Emil Ignacy Rauer (31 July 1870 – 13 December 1943) was a Polish industrialist, creator and commander of a railway protection formation, social activist, and independence fighter. He was initially a partner in companies producing metal decorations, milling machines, and later ammunition factories for the military. He was a long-time member of various leadership positions in the Sokół movement. During World War I, he co-founded and held various high positions in the Civic Guard and National Guard. He participated in the creation of the Railway Guard, which he later commanded after it was transformed into the Railway Security Guard.
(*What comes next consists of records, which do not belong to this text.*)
==> src/rtl/seq_divider_pkg.sv <==
// Shared definitions for the sequential restoring divider: FSM state
// encoding and the default operand width.
package seq_divider_pkg;

    localparam int DEF_WIDTH = 4;

    typedef enum logic [1:0] {
        ST_IDLE = 2'd0,
        ST_LOAD = 2'd1,
        ST_ITER = 2'd2,
        ST_DONE = 2'd3
    } state_e;

    // Counter width able to hold 0..width-1 (never narrower than one bit).
    function automatic int cnt_width(input int width);
        return (width > 2) ? $clog2(width) : 1;
    endfunction

endpackage

==> src/rtl/div_control.sv <==
// Divider sequencer: IDLE/LOAD/ITER/DONE FSM plus the iteration counter,
// producing the datapath strobes and the busy/done status.
module div_control
    import seq_divider_pkg::*;
#(
    parameter int CNT_W = 2
) (
    input  logic             clk,
    input  logic             rst,
    input  logic             start_i,
    input  logic             dvsr_zero_i,
    input  logic             cnt_last_i,
    output logic             capture_o,
    output logic             load_o,
    output logic             iter_o,
    output logic             result_we_o,
    output logic             busy_o,
    output logic             done_o,
    output logic [CNT_W-1:0] cnt_o
);

    state_e           state_q, state_d;
    logic [CNT_W-1:0] cnt_q, cnt_d;

    // State and iteration counter registers.
    always_ff @(posedge clk) begin
        if (rst) begin
            state_q <= ST_IDLE;
            cnt_q   <= '0;
        end else begin
            state_q <= state_d;
            cnt_q   <= cnt_d;
        end
    end

    // Next-state logic and strobe decode.
    always_comb begin
        state_d     = state_q;
        cnt_d       = cnt_q;
        capture_o   = 1'b0;
        load_o      = 1'b0;
        iter_o      = 1'b0;
        result_we_o = 1'b0;
        done_o      = 1'b0;
        busy_o      = 1'b1;
        case (state_q)
            ST_IDLE: begin
                busy_o = 1'b0;
                if (start_i) begin
                    capture_o = 1'b1;
                    state_d   = ST_LOAD;
                end else begin
                    state_d   = ST_IDLE;
                end
            end
            ST_LOAD: begin
                load_o = 1'b1;
                cnt_d  = '0;
                // A zero divisor skips iteration and writes the dbz result now.
                if (dvsr_zero_i) begin
                    result_we_o = 1'b1;
                    state_d     = ST_DONE;
                end else begin
                    state_d     = ST_ITER;
                end
            end
            ST_ITER: begin
                iter_o = 1'b1;
                if (cnt_last_i) begin
                    result_we_o = 1'b1;
                    cnt_d       = '0;
                    state_d     = ST_DONE;
                end else begin
                    cnt_d       = cnt_q + {{(CNT_W-1){1'b0}}, 1'b1};
                    state_d     = ST_ITER;
                end
            end
            ST_DONE: begin
                done_o  = 1'b1;
                state_d = ST_IDLE;
            end
            default: begin
                busy_o  = 1'b0;
                cnt_d   = '0;
                state_d = ST_IDLE;
            end
        endcase
    end

    assign cnt_o = cnt_q;

endmodule
## config.mk

```make
export PLATFORM = sky130hd
export DESIGN_NAME = period_meter
export DESIGN_NICKNAME = d
export VERILOG_FILES = /design/src/rtl/period_meter_pkg.sv /design/src/rtl/period_meter_sync_edge_detect.sv /design/src/rtl/period_meter.sv
export SDC_FILE = /design/constraint.sdc
export NUM_CORES = 1
export LEC_CHECK = 0
export BUFFER_PORTS_ARGS = -buffer_cell sky130_fd_sc_hd__buf_2
export CORE_AREA = 2 2 78 94
export CTS_CLUSTER_DIAMETER = 100
export DETAILED_ROUTE_END_ITERATION = 10
export DIE_AREA = 0 0 80 96
export MAX_ROUTING_LAYER = met4
export PLACE_DENSITY = 0.81
export SKIP_LAST_GASP = 1
export SLEW_MARGIN = 15
export SYNTH_ARGS = -nofsm -noshare
export SYNTH_HDL_FRONTEND = slang
export SYNTH_SLANG_ARGS = --single-unit
```

## constraint.sdc

```tcl
create_clock -name clk_i -period 2 [get_ports clk_i]
set_clock_uncertainty 0.05 [all_clocks]
set_input_delay 0.2 -clock clk_i [delete_from_list [all_inputs] [get_ports clk_i]]
set_output_delay 0.2 -clock clk_i [all_outputs]
set_load 0.01 [all_outputs]
```
<file path="config.mk">
export PLATFORM = sky130hd
export DESIGN_NAME = axi4lite_regbridge_flat
export DESIGN_NICKNAME = d
export VERILOG_FILES = /design/src/rtl/axi4lite_regbridge_if.sv /design/src/rtl/axi4lite_regbridge.sv /design/src/flat_wrapper.sv
export SDC_FILE = /design/constraint.sdc
export NUM_CORES = 1
export LEC_CHECK = 0
export BUFFER_PORTS_ARGS = -buffer_cell sky130_fd_sc_hd__buf_2
export CAP_MARGIN = 20
export CORE_ASPECT_RATIO = 0.5
export CORE_MARGIN = 2
export CORE_UTILIZATION = 38
export CTS_CLUSTER_DIAMETER = 200
export DETAILED_ROUTE_END_ITERATION = 16
export GPL_ROUTABILITY_DRIVEN = 0
export RECOVER_POWER = 25
export SETUP_SLACK_MARGIN = 0.15
export SLEW_MARGIN = 20
export SYNTH_ARGS = -nofsm -noshare
export SYNTH_HDL_FRONTEND = slang
export SYNTH_SLANG_ARGS = --single-unit
</file>
<file path="constraint.sdc">
create_clock -name ACLK -period 2.8 [get_ports ACLK]
set_clock_uncertainty 0.05 [all_clocks]
set_input_delay 0.42 -clock ACLK [delete_from_list [all_inputs] [get_ports ACLK]]
set_output_delay 0.42 -clock ACLK [all_outputs]
set_load 0.02 [all_outputs]
</file>
[src/rtl/silly_pkg.sv]
// Shared types and helpers for the silly pattern generator.
package silly_pkg;

  // Widest pattern the seed helper can describe.
  localparam int unsigned MaxWidth = 64;

  typedef enum logic [1:0] {
    ModeCount = 2'd0,
    ModeScan  = 2'd1,
    ModeLfsr  = 2'd2,
    ModeShift = 2'd3
  } mode_e;

  typedef enum logic [1:0] {
    StIdle = 2'd0,
    StLoad = 2'd1,
    StRun  = 2'd2
  } state_e;

  // Pattern loaded on entry to a mode; caller truncates to its own width.
  function automatic logic [MaxWidth-1:0] seed_of(mode_e mode, logic [MaxWidth-1:0] lfsr_seed);
    logic [MaxWidth-1:0] seed;
    case (mode)
      ModeScan: seed = MaxWidth'(1);
      ModeLfsr: seed = lfsr_seed;
      default:  seed = '0;
    endcase
    return seed;
  endfunction

endpackage
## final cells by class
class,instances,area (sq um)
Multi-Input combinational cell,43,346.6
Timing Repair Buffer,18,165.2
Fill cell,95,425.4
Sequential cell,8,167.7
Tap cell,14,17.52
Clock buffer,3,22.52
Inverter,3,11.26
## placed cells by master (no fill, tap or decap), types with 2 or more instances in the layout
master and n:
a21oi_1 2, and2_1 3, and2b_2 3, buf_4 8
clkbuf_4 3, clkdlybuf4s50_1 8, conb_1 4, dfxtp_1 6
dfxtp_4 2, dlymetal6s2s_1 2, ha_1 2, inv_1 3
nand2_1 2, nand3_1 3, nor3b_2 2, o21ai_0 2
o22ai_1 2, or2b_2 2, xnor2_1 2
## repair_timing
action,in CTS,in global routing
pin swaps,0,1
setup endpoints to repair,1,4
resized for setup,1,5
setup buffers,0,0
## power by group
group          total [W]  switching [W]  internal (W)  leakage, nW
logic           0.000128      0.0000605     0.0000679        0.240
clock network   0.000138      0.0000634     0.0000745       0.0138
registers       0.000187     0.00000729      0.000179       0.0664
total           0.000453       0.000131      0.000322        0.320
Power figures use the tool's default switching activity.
`src/rtl/uart_tx_fifo.sv`:
```
// Byte FIFO in front of uart_tx: buffers host writes and hands one word per frame to the
// transmitter, pacing sends from the transmitter's active/done status.
module uart_tx_fifo #(
    parameter int p_WORD_LEN = 8,
    parameter int p_DEPTH    = 16
) (
    input  logic                         i_clk,
    input  logic                         i_rst,
    input  logic                         i_wr_en,
    input  logic [p_WORD_LEN-1:0]        i_wr_data,
    output logic                         o_full,
    output logic                         o_empty,
    output logic [$clog2(p_DEPTH+1)-1:0] o_count,
    output logic                         o_overflow,
    output logic                         o_busy,
    output logic                         o_send,
    output logic [p_WORD_LEN-1:0]        o_data,
    input  logic                         i_tx_active,
    input  logic                         i_tx_done
);

    localparam int c_PTR_W = $clog2(p_DEPTH);
    localparam int c_CNT_W = $clog2(p_DEPTH + 1);
    localparam logic [c_CNT_W-1:0] c_FULL = c_CNT_W'(p_DEPTH);

    typedef enum logic [2:0] {
        s_DRAIN,
        s_IDLE,
        s_SEND,
        s_WAIT_ACT,
        s_WAIT_DONE
    } state_t;

    // Exposed for checkers that bind to this block.
    state_t state;
    state_t state_next;

    logic [p_WORD_LEN-1:0] mem [p_DEPTH];
    logic [c_PTR_W-1:0]    wr_ptr;
    logic [c_PTR_W-1:0]    rd_ptr;
    logic [c_CNT_W-1:0]    count;
    logic                  pop;
    logic                  wr_accept;
    logic                  wr_drop;

    // Handshakes: i_wr_en is a one-cycle valid with no ready; a write while full and not
    // popping is dropped and flagged on o_overflow the next cycle. o_send is a one-cycle
    // strobe; the transmitter taking it is seen as i_tx_active rising.
    assign o_full    = (count == c_FULL);
    assign o_empty   = (count == '0);
    assign o_count   = count;
    assign pop       = (state == s_IDLE) && !o_empty;
    assign wr_accept = i_wr_en && (!o_full || pop);
    assign wr_drop   = i_wr_en && !wr_accept;
    assign o_busy    = (state != s_IDLE) || !o_empty;

    always_comb begin
        state_next = state;
        o_send     = 1'b0;
        case (state)
            s_DRAIN: begin
                if (!i_tx_active && !i_tx_done) state_next = s_IDLE;
            end
            s_IDLE: begin
                if (!o_empty) state_next = s_SEND;
            end
            s_SEND: begin
                o_send     = 1'b1;
                state_next = s_WAIT_ACT;
            end
            s_WAIT_ACT: begin
                if (i_tx_active) state_next = s_WAIT_DONE;
            end
            s_WAIT_DONE: begin
                // Settle in s_DRAIN so the second cycle of the done pulse is waited out.
                if (i_tx_done) state_next = s_DRAIN;
            end
            default: state_next = s_DRAIN;
        endcase
    end

    always_ff @(posedge i_clk) begin
        if (wr_accept) mem[wr_ptr] <= i_wr_data;
    end

    always_ff @(posedge i_clk) begin
        if (i_rst) begin
            state      <= s_DRAIN;
            wr_ptr     <= '0;
            rd_ptr     <= '0;
            count      <= '0;
            o_overflow <= 1'b0;
            o_data     <= '0;
        end else begin
            state      <= state_next;
            o_overflow <= wr_drop;
            if (wr_accept) wr_ptr <= wr_ptr + 1'b1;
            if (pop) begin
                o_data <= mem[rd_ptr];
                rd_ptr <= rd_ptr + 1'b1;
            end
            case ({wr_accept, pop})
                2'b10:   count <= count + 1'b1;
                2'b01:   count <= count - 1'b1;
                default: count <= count;
            endcase
        end
    end

endmodule

```
`config.mk`:
```
export PLATFORM = sky130hd
export DESIGN_NAME = uart_tx_fifo
export DESIGN_NICKNAME = d
export VERILOG_FILES = /design/src/rtl/uart_tx_fifo.sv
export SDC_FILE = /design/constraint.sdc
export NUM_CORES = 1
export LEC_CHECK = 0
export CAP_MARGIN = 40
export CORE_ASPECT_RATIO = 1.75
export CORE_MARGIN = 5
export CORE_UTILIZATION = 59
export DETAILED_ROUTE_END_ITERATION = 8
export PLACE_DENSITY = 0.78
export SLEW_MARGIN = 20
export SYNTH_ARGS = -nofsm -noshare
export SYNTH_HDL_FRONTEND = slang
export SYNTH_SLANG_ARGS = --single-unit
```
`constraint.sdc`:
```
create_clock -name i_clk -period 2.57 [get_ports i_clk]
set_input_delay 0.6425 -clock i_clk [delete_from_list [all_inputs] [get_ports i_clk]]
set_output_delay 0.6425 -clock i_clk [all_outputs]
set_load 0.01 [all_outputs]
```
==> results of run 1 <==
## worst register-to-register path, cell delays in order (launching register included)
cell      delay, ps
dfxtp_2         360
or3b_1          390
a21oi_1         180
nand2_1         130
fa_1            420
nand2b_1        170
a21oi_2         200
nand3_1         130
o311ai_0        120
a31oi_1         130
## flip-flops by register name (all words and copies together) (netlist names)
name	count
mem	128
o_data	8
o_count	5
rd_ptr	4
wr_ptr	4
state	3
o_overflow	1
## placed cells by master, fill, tap and decap left out, types with 2 or more instances in the layout
master	netlist	final
nand2b_1	3	3
clkbuf_16	0	17
dfxtp_1	25	20
clkdlybuf4s50_1	0	27
a311oi_1	8	8
or3_1	3	3
a21oi_1	6	5
buf_4	0	29
nand4_1	2	2
clkinv_8	0	6
mux2i_1	35	35
inv_1	9	9
xnor2_1	5	5
mux4_2	16	16
nor3_1	8	8
nor2_1	45	45
nor2b_1	4	4
edfxtp_1	128	128
dfxtp_2	0	4
nand3_1	3	3
xor2_1	4	4
a22oi_1	9	9
inv_6	0	4
nand2_1	11	11
a21o_1	2	2
inv_8	0	3
ha_1	8	8
o22ai_1	17	17
## worst paths after layout
kind,endpoint,startpoint,slack [ps]
worst max-delay path,o_busy,o_count[2],130
worst min-delay path,o_data[0],o_data[0],500
worst max register to register,o_count[4],state[0],200
worst min register to register,o_data[0],o_data[0],500
## logic make-up (layout without fill, tap and decap cells)
family | after synthesis | in the layout | share of synthesized area, %
simple gates | 86 | 86 | 6.67
flops | 153 | 153 | 70.9
fa+ha+maj | 9 | 9 | 1.96
buf+inv | 31 | 102 | 2.00
mux | 51 | 51 | 11.6
xor+xnor | 9 | 9 | 1.29
compound gates | 47 | 47 | 5.63
## layout make-up
class	count	area share, %
clock inverters	15	2.60
multi-input cells	202	22.7
flip-flops and latches	153	59.1
repair buffers	60	7.25
clock buffers	17	5.77
well taps	127	2.16
inverters	10	0.509
## metrics by stage
stage	setup WS, ps	cell area, sq um	setup TNS (ps)	hold WS, ps
after floorplan	200	6130	0	470
after global placement	52.9	6740	0	494
after detailed placement	-45.0	6740	-45.0	497
after CTS	-35.2	7360	-35.2	507
after global routing	21.7	7370	0	532
final	127	7370	0	505
## where the power goes
part,leakage (nW),internal (W),switching (W),total (W)
combinational,0.760,0.000362,0.000387,0.000749
clock,0.299,0.00133,0.00114,0.00247
sequential,1.36,0.00277,0.0000600,0.00283
total,2.42,0.00446,0.00159,0.00605
## routing by layer
metal	global-route usage, %	vias to the layer above	routed length (microns)
met5	0	-	0
met4	10.3	0	416
met3	5.21	24	703
met2	40.6	120	7190
met1	24.6	1781	4490
li1	-	1608	-
## timing repair
item | in CTS | in global routing
hold buffers | 0 | 0
resized for setup | 6 | 6
gates cloned | 0 | 0
setup endpoints to repair | 3 | 2
pin swaps | 1 | 2
setup buffers | 1 | 0
==> flow_summary.toml, run 1 <==
[logic_synthesis]
ys_async_sr_fraction_pct = 0
synthDistinctLibCells = 38
synth.avg_cell_area_sq_um = 15.9
synth_edf_count = 128
synthTopCellsByArea = "edfxtp_1, dfxtp_1, mux4_2"
synthFlopType = "edfxtp_1"
yosysMostFrequentCell = "edfxtp_1"
ys_seq_elements = 153
syn-cell-area_sq_um = 6130
yosys_warnings = 0
synth_top_area_share_pct = 62.7
synthesis.nets = 408
syn_inst = 386
ys_top_cells_by_count = "edfxtp_1, nor2_1, mux2i_1"
synth-seq-area-share_pct = 70.9
yosysTopAreaCell = "edfxtp_1"

[sta]
finClkSkew_ps = 13.6
slew_viol_final = 0
finalSetupViolations = 0
fmax_ghz = 0.409
period_minus_slack_ps = 2440
rsz0062_at_grt = "false"
slew_headroom_pct = 48.7
hold_viol = 0
worst_slew_pin_slew_ps = 767
fin_crit_sh_pct = 95.1

[global_routing]
grt_use_total_pct = 22.4
grt_antenna_before_repair = 0
grt_start_max_net_pins = 28
grt_pass1_vias = 3652
overflow = 0
grt_pass1_wl_mm = 20.1

[clock_tree]
cts_tree = "built"
ctsHtreeMaxLevel = 4
insertion_delay_ps = 430
clkTransAtPathRegs_ps = 70
clock_sink_count = 153
clk_path_buf_depth = 2
numCtsBuffers = 17
clock-root-buffer = "clkbuf_16"

[placement]
post-dp-hpwl_mm = 8.66
gp_congestion = 0.831
portBuffers = 30
place_inst = 551

[min_path]
hp-class = "register to register"
whs_path_depth = 2

[job]
maxCapViolCount = 0

[route]
drtAntennaViolNets = 0
drtPass1Iterations = 4
vias = 3533
drc = 0
routedWlPerCell_microns = 21.9
avgViaCountPerCell = 6.05
drt-total-wl_mm = 12.8
drt_iter0_markers = 241

[floorplanning]
io_pins = 31
die-height_microns = 145
start_util_pct = 59.9
fp.dieW_microns = 87.1
die_area_sq_um = 12600
rows = 49
core_area_sq_um = 10200

[setup_path]
start_kind = "register"
cp_top_family = "simple AND/OR/NAND/NOR gates"
cp_max_fo = 4
path_cells = "nor4_4, and2_4, inv_1, or2_2, clkbuf_2"
slowest_delay_ps = 370
slowest_stage = "dfxtp_4"
required_ps = 1930
critPathBufInv = 2
rr_worst_depth = 9
cp.depth = 5
path_class = "register to output pin"
worst_setup_path_end_kind = "output pin"
cp.arrival_ps = 1800

[cells_and_area]
num-fill-cells = 621
fin_cells = 584
finalNetCount = 466
multi_input_area_sq_um = 1670
area.sequential_sq_um = 4350
layout-drive-gt1-share_pct = 20.4
final_core_util_pct = 72.0
antenna_cells = 0
area_growth_pct = 20.2

[power_and_ir_drop]
leakagePower_nw = 2.42
vdd_drop_max_uv = 752
p_per_area_nw_per_um2 = 821
total_power_w = 0.00605

[run_status]
outcome = "finished clean"
(Power assumes the default switching activity.)
==> run 2: changes to the inputs <==
Settings changed: MAX_ROUTING_LAYER from default to met4.
==> flow_summary.toml, run 2 (synthesis results as in run 1) <==
[run_status]
outcome = "finished clean"

[setup_path]
rr_worst_depth = 9
cp.arrival_ps = 1800
slowest_stage = "dfxtp_4"
path_cells = "nor4_4, and2_4, inv_1, or2_2, clkbuf_2"
required_ps = 1930
start_kind = "register"
worst_setup_path_end_kind = "output pin"
path_class = "register to output pin"
cp_max_fo = 4
slowest_delay_ps = 370
r2r_slack_ps = 200
r2r-start = "state[0]"
r2r-end = "o_count[4]"

[cells_and_area]
final_common_cell = "edfxtp_1"
final_cell_mix = "edfxtp_1, nor2_1, mux2i_1"
num-fill-cells = 621
largest_reg_flops = 128
antenna_cells = 0
layout-drive-gt1-share_pct = 20.4
area.sequential_sq_um = 4350
finalNetCount = 466
area_growth_pct = 20.2
fin_cells = 584
regMostFlops = "mem"
multi_input_area_sq_um = 1670

[route]
avgViaCountPerCell = 6.03
drt-total-wl_mm = 12.8
drtPass1Iterations = 5
vias = 3524
drc = 0
drt_iter0_markers = 194
drtAntennaViolNets = 0
routedWlPerCell_microns = 22.0

[clock_tree]
cts_tree = "built"
clock-root-buffer = "clkbuf_16"
clock_sink_count = 153
insertion_delay_ps = 430
numCtsBuffers = 17
ctsHtreeMaxLevel = 4
clkTransAtPathRegs_ps = 70
clk_path_buf_depth = 2

[sta]
fin_crit_sh_pct = 95.0
slew_headroom_pct = 48.8
rsz0062_at_grt = "false"
finClkSkew_ps = 14.0
worst_slew_pin_slew_ps = 766
fmax_ghz = 0.410
tns_ps = 0
finalSetupViolations = 0
slew_viol_final = 0
hold_viol = 0
period_minus_slack_ps = 2440

[global_routing]
grt_use_total_pct = 23.2
grt_start_max_net_pins = 28
overflow = 0
grt_pass1_vias = 3662
grt_pass1_wl_mm = 20.1
grt_antenna_before_repair = 0

[placement]
post-dp-hpwl_mm = 8.66
place_inst = 551
gp_congestion = 0.843
portBuffers = 30

[min_path]
hold_start = "o_data[6]"
whs_path_depth = 2
holdPathEnd = "o_data[6]"
hp-class = "register to register"

[power_and_ir_drop]
switching_share_pct = 26.4
power_frac_comb_pct = 12.3
leakagePower_nw = 2.42
clockPowerShare_pct = 40.9
power.net_switching_w = 0.00160
vdd_drop_max_uv = 752
pwr-share-seq_pct = 46.7
p_per_area_nw_per_um2 = 822
internal_power_w = 0.00446

[floorplanning]
die_area_sq_um = 12600
rows = 49
fp.dieW_microns = 87.1
start_util_pct = 59.9
io_pins = 31
core_area_sq_um = 10200
die-height_microns = 145

[job]
maxCapViolCount = 0
==> run 2: cell counts in the layout (fill, tap and decap cells not counted) <==
No cell type changed its count.
==> run 2: final cells by class <==
cell class	count	share of cell area [%]
clock inverters	15	2.60
flip-flops and latches	153	59.1
repair buffers	60	7.25
inverters	10	0.509
clock buffers	17	5.77
well taps	127	2.16
multi-input cells	202	22.7
==> run 2: critical path: cells and delay by family (launching register included) <==
family / cells / cell delay, ps
and+or+nand+nor: 3 / 820
buffers and inverters: 2 / 180
DFF: 1 / 370
==> run 2: power groups by stage <==
stage                     clock network, W  logic (W)  registers, W
after global routing               0.00262   0.000816       0.00284
after floorplan                          0   0.000412       0.00289
after detailed placement                 0   0.000736       0.00288
after CTS                          0.00251   0.000761       0.00283
after global placement                   0   0.000719       0.00288
final                              0.00248   0.000748       0.00283
==> run 2: how the worst max path moves through the flow <==
| stage | from | end | slack (ps) | depth (start not counted) |
|---|---|---|---|---|
| finish | o_count[2] | o_busy | 130 | 5 |
| floorplan | state[0] | mem[3][0] | 200 | 5 |
| CTS | o_count[1] | o_busy | -40 | 5 |
| global route | state[0] | o_count[4] | 20 | 9 |
| detailed placement | i_wr_en | o_count[4] | -40 | 9 |
| global placement | i_wr_en | o_count[4] | 50 | 9 |
==> run 2: layer usage <==
metal	share of wire (%)	vias to the layer above	GRT usage, %
met1	35	1777	24.5
li1	-	1609	-
met3	4.9	27	4.70
met5	0	-	-
met2	56	111	40.6
met4	3.5	0	11.2
==> run 2: what timing repair did <==
| action | 4_1_cts | 5_1_grt |
|---|---|---|
| endpoints found under the setup margin | 3 | 2 |
| resized for setup | 6 | 6 |
| endpoints found under the hold margin | 0 | 0 |
| pin swaps | 1 | 2 |
| hold buffers | 0 | 0 |
| setup buffers | 1 | 0 |
==> run 2: through the flow <==
stage	hold WS [ps]	total power [W]	instance area (sq um)	util, %	setup slack [ps]
finish	507	0.00606	7370	72.0	128
global route	532	0.00628	7370	72.0	22.8
CTS	507	0.00610	7360	71.9	-35.2
detailed placement	497	0.00362	6740	65.8	-45.0
global placement	494	0.00359	6740	65.8	52.9
floorplan	470	0.00330	6130	-	200
==> run 3: changes to the inputs <==
Settings changed: HOLD_SLACK_MARGIN from default to 0.08.
==> results of run 3 <==
No change in the layout: final DEF, timing and power equal those of run 2.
He led this formation during the Polish-Soviet War. Later, he was also a prominent activist in veteran organizations of the Second Polish Republic. In 1942, he was arrested by the Germans and imprisoned for about six months in Pawiak prison. A few months after his release, he died.

== Childhood and youth ==
Emil Rauer was born on 31 July 1870 in the village of Irena in the Puławy County (then the Nowoaleksandryjski County), as the son of Karol Rauer and Maria (née Pilny). He attended secondary school in Warsaw, where he was an active participant in self-education circles.

== Industrial activity ==
In 1899, Emil Rauer, in partnership with A. Makowski, founded a metal goods company that produced metal wreaths and flowers. The enterprise included a factory located in Warsaw (initially at 129 Jerusalem Avenue, later at 47 Stalowa Street), and retail outlets in Warsaw (22 Senatorska Street), Kyiv, and St. Petersburg. The company won a gold medal for its metal flowers at the 1909 Industrial and Agricultural Exhibition in Częstochowa. By around 1910, Emil Rauer became the sole shareholder of the company. In 1911, he was part of the board of the Warsaw Mutual Insurance Society for Mines.

In July 1914, together with his partner P. Kozłowski, he acquired a mill machinery and millstone factory in the Praga district of Warsaw, which had previously belonged to Cezary Skoryna, who died in 1903. Skoryna was the father of his second wife, Jadwiga (whom he married in 1910). The company ceased operations in 1918, but according to Jarosław Zieliński, it continued to function in the interwar period under the name Mill Machinery Manufacturing Company "Młynotwórnia". According to contemporary press articles, it essentially became a branch of the Poznań-based Joint-Stock Company of the Mill Machinery Factory "Młynotwórnia".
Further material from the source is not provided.